In April 2023, more than 20 private civil antitrust lawsuits against RealPage, which had been filed primarily on behalf of renters of multifamily apartments and which alleged that the company illegally conspired to keep prices above market rates, were consolidated in federal court in Nashville, Tennessee. In November 2023, the US Justice Department filed a "statement of interest" in support of the lawsuits, arguing that the use of shared data and algorithms must "be subject to the same condemnation" as other price-fixing schemes. In December 2023, Chief US District Judge Waverly Crenshaw denied RealPage's bid to dismiss the consolidated lawsuits.

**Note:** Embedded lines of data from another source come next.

### src/rtl/mem_port_arbiter.sv
// mem_port_arbiter
//   Shares one downstream request port between N_MASTERS requesters.
//   Arbitration is round-robin, and only one transaction can be in flight.
//   The winning request is captured into registers and presented downstream.
//   The response is then routed back to the master that owns the transaction.
//   A watchdog ends any transaction whose response never arrives. It returns
//   an error response to the owner.
//
// Ports
//   clk_i, reset_i          clock, asynchronous active-high reset
//   m_req_i / m_gnt_o       per-master request valid / one-hot grant (IDLE only)
//   m_addr_i, m_wdata_i,
//   m_we_i, m_be_i          flattened per-master request fields (slice k = master k)
//   m_rvalid_o              one-hot response strobe to the owner
//   m_rdata_o, m_err_o      response data / error, valid with m_rvalid_o
//   s_req_o / s_gnt_i       downstream request valid / accept
//   s_addr_o, s_wdata_o,
//   s_we_o, s_be_o          registered downstream request fields
//   s_rvalid_i, s_rdata_i,
//   s_err_i                 downstream response
//   busy_o                  a transaction is in progress
//   owner_o                 index of the current/last owner
module mem_port_arbiter #(
    parameter int N_MASTERS = 2,
    parameter int ADDR_W    = 32,
    parameter int DATA_W    = 32,
    parameter int TIMEOUT   = 255,
    parameter int SEL_W     = (N_MASTERS > 1) ? $clog2(N_MASTERS) : 1
) (
    input  logic                          clk_i,
    input  logic                          reset_i,
    input  logic [N_MASTERS-1:0]          m_req_i,
    output logic [N_MASTERS-1:0]          m_gnt_o,
    input  logic [N_MASTERS*ADDR_W-1:0]   m_addr_i,
    input  logic [N_MASTERS*DATA_W-1:0]   m_wdata_i,
    input  logic [N_MASTERS-1:0]          m_we_i,
    input  logic [N_MASTERS*DATA_W/8-1:0] m_be_i,
    output logic [N_MASTERS-1:0]          m_rvalid_o,
    output logic [DATA_W-1:0]             m_rdata_o,
    output logic                          m_err_o,
    output logic                          s_req_o,
    input  logic                          s_gnt_i,
    output logic [ADDR_W-1:0]             s_addr_o,
    output logic [DATA_W-1:0]             s_wdata_o,
    output logic                          s_we_o,
    output logic [DATA_W/8-1:0]           s_be_o,
    input  logic                          s_rvalid_i,
    input  logic [DATA_W-1:0]             s_rdata_i,
    input  logic                          s_err_i,
    output logic                          busy_o,
    output logic [SEL_W-1:0]              owner_o
);
    localparam int BE_W  = DATA_W / 8;
    localparam int CNT_W = $clog2(TIMEOUT + 1);

    typedef enum logic [1:0] {IDLE, REQ, RESP} state_t;

    state_t                              state_q, state_d;
    logic [SEL_W-1:0]                    last_q, owner_q, win_idx;
    logic                                win_vld;
    logic [CNT_W-1:0]                    cnt_q;

    // Reshape the flattened request buses so the winner can be indexed directly.
    logic [N_MASTERS-1:0][ADDR_W-1:0]    addr_v;
    logic [N_MASTERS-1:0][DATA_W-1:0]    wdata_v;
    logic [N_MASTERS-1:0][BE_W-1:0]      be_v;

    assign addr_v  = m_addr_i;
    assign wdata_v = m_wdata_i;
    assign be_v    = m_be_i;

    // Round-robin search that starts just after the last winner.
    // last_q+1+i is at most 2N-1, so a single conditional subtract wraps it.
    always_comb begin
        int idx;
        win_vld = 1'b0;
        win_idx = '0;
        idx     = 0;
        for (int i = 0; i < N_MASTERS; i++) begin
            idx = int'(last_q) + 1 + i;
            if (idx >= N_MASTERS) idx = idx - N_MASTERS;
            if (!win_vld && m_req_i[idx[SEL_W-1:0]]) begin
                win_vld = 1'b1;
                win_idx = idx[SEL_W-1:0];
            end
        end
    end

    always_comb begin
        state_d    = state_q;
        m_gnt_o    = '0;
        m_rvalid_o = '0;
        m_rdata_o  = '0;
        m_err_o    = 1'b0;
        case (state_q)
            IDLE: begin
                if (win_vld) begin
                    m_gnt_o = N_MASTERS'(1) << win_idx;
                    state_d = REQ;
                end
            end
            REQ: begin
                if (s_gnt_i) state_d = RESP;
            end
            RESP: begin
                // A real response takes priority over the watchdog in the same cycle.
                if (s_rvalid_i) begin
                    m_rvalid_o = N_MASTERS'(1) << owner_q;
                    m_rdata_o  = s_rdata_i;
                    m_err_o    = s_err_i;
                    state_d    = IDLE;
                end else if (cnt_q == CNT_W'(TIMEOUT)) begin
                    m_rvalid_o = N_MASTERS'(1) << owner_q;
                    m_err_o    = 1'b1;
                    state_d    = IDLE;
                end
            end
            default: state_d = IDLE;
        endcase
    end

    always_ff @(posedge clk_i or posedge reset_i) begin
        if (reset_i) begin
            state_q   <= IDLE;
            last_q    <= SEL_W'(N_MASTERS - 1);
            owner_q   <= '0;
            cnt_q     <= '0;
            s_addr_o  <= '0;
            s_wdata_o <= '0;
            s_we_o    <= 1'b0;
            s_be_o    <= '0;
        end else begin
            state_q <= state_d;
            if (state_q == IDLE && win_vld) begin
                s_addr_o  <= addr_v[win_idx];
                s_wdata_o <= wdata_v[win_idx];
                s_we_o    <= m_we_i[win_idx];
                s_be_o    <= be_v[win_idx];
                owner_q   <= win_idx;
                last_q    <= win_idx;
            end
            // On the exit cycle the counter may wrap. This is harmless because
            // it is cleared again before the next RESP phase.
            if (state_q == REQ && s_gnt_i)
                cnt_q <= '0;
            else if (state_q == RESP)
                cnt_q <= cnt_q + CNT_W'(1);
        end
    end

    assign s_req_o = (state_q == REQ);
    assign busy_o  = (state_q != IDLE);
    assign owner_o = owner_q;

endmodule
### config.mk
export PLATFORM = sky130hd
export DESIGN_NAME = mem_port_arbiter
export DESIGN_NICKNAME = d
export VERILOG_FILES = /design/src/rtl/mem_port_arbiter.sv
export SDC_FILE = /design/constraint.sdc
export NUM_CORES = 1
export LEC_CHECK = 0
export ABC_AREA = 1
export BUFFER_PORTS_ARGS = -buffer_cell sky130_fd_sc_hd__buf_4
export CORE_MARGIN = 3
export CORE_UTILIZATION = 35
export DETAILED_ROUTE_END_ITERATION = 7
export PLACE_DENSITY_LB_ADDON = 0.1
export SYNTH_ARGS = -nofsm -noshare
export SYNTH_HDL_FRONTEND = slang
export SYNTH_SLANG_ARGS = --single-unit
### constraint.sdc
create_clock -name clk_i -period 3.4 [get_ports clk_i]
set_input_delay 0.68 -clock clk_i [delete_from_list [all_inputs] [get_ports clk_i]]
set_output_delay 0.68 -clock clk_i [all_outputs]
set_load 0.01 [all_outputs]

In August 2024, the Department of Justice along with the Attorneys General of eight states filed a civil antitrust lawsuit against RealPage, alleging that the company engaged in an "unlawful scheme to decrease competition among landlords" and sought "to monopolize the market for commercial revenue management software that landlords use to price apartments," thereby harming millions of renters by depriving them of the benefits of competition.

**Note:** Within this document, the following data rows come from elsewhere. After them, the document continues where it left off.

`config.mk`:
```
export PLATFORM = sky130hd
export DESIGN_NAME = updi_link_arbiter_flat
export DESIGN_NICKNAME = d
export VERILOG_FILES = /design/src/rtl/updi_link_arbiter_pkg.sv /design/src/rtl/updi_link_arbiter_if.sv /design/src/rtl/updi_link_arbiter_rr_arbiter.sv /design/src/rtl/updi_link_arbiter.sv /design/src/flat_wrapper.sv
export SDC_FILE = /design/constraint.sdc
export NUM_CORES = 1
export LEC_CHECK = 0
export ABC_AREA = 0
export CORE_ASPECT_RATIO = 1.25
export CORE_MARGIN = 3
export CORE_UTILIZATION = 36
export CTS_BUF_LIST = sky130_fd_sc_hd__clkbuf_8
export CTS_CLUSTER_DIAMETER = 120
export DETAILED_ROUTE_END_ITERATION = 12
export GPL_ROUTABILITY_DRIVEN = 0
export HOLD_SLACK_MARGIN = 0.08
export PLACE_DENSITY = 0.92
export SLEW_MARGIN = 15
export SYNTH_ARGS = -nofsm -noshare
export SYNTH_HDL_FRONTEND = slang
export SYNTH_SLANG_ARGS = --single-unit
```
`constraint.sdc`:
```
create_clock -name clk -period 4.1 [get_ports clk]
set_clock_uncertainty 0.2 [all_clocks]
set_input_delay 0.41 -clock clk [delete_from_list [all_inputs] [get_ports clk]]
set_output_delay 0.41 -clock clk [all_outputs]
set_load 0.03 [all_outputs]
```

In April 2025, the Attorney General of New Jersey Matt Platkin filed a lawsuit against RealPage and 10 New Jersey-based landlords, accusing them of working together as "a rent-setting cartel" and colluding to use RealPage's "anticompetitive algorithm" to raise rents in violation of the Sherman Antitrust Act, the New Jersey Antitrust Act, and the New Jersey Consumer Fraud Act.

=== Bans ===
In January 2024, U.S. Senators Ron Wyden and Peter Welch introduced federal legislation, titled the Preventing the Algorithmic Facilitation of Rental Housing Cartels Act of 2024, that would ban the coordination of rental housing price information, as well as prohibiting the use of services of companies such as RealPage and Yardi that allow landlords to coordinate rental housing prices.

In August 2024, the San Francisco Board of Supervisors unanimously approved an ordinance banning landlords from using software or algorithms, such as those offered by RealPage and Yardi, to set rents or manage occupancy within the city. Similar bans have been adopted in Jersey City, Minneapolis, Philadelphia, Portland, San Diego, and Seattle.

In May 2025, the Colorado state legislature passed a bill banning algorithmic price setting of rents, but the bill was vetoed by Governor Jared Polis. In October 2025, a ban on algorithmic price setting of rents was signed into law in New York state by Governor Kathy Hochul, following a similar bill being signed into law in California in September 2025. RealPage filed a lawsuit against the New York ban in November 2025, alleging it was an "unconstitutional ban on lawful speech."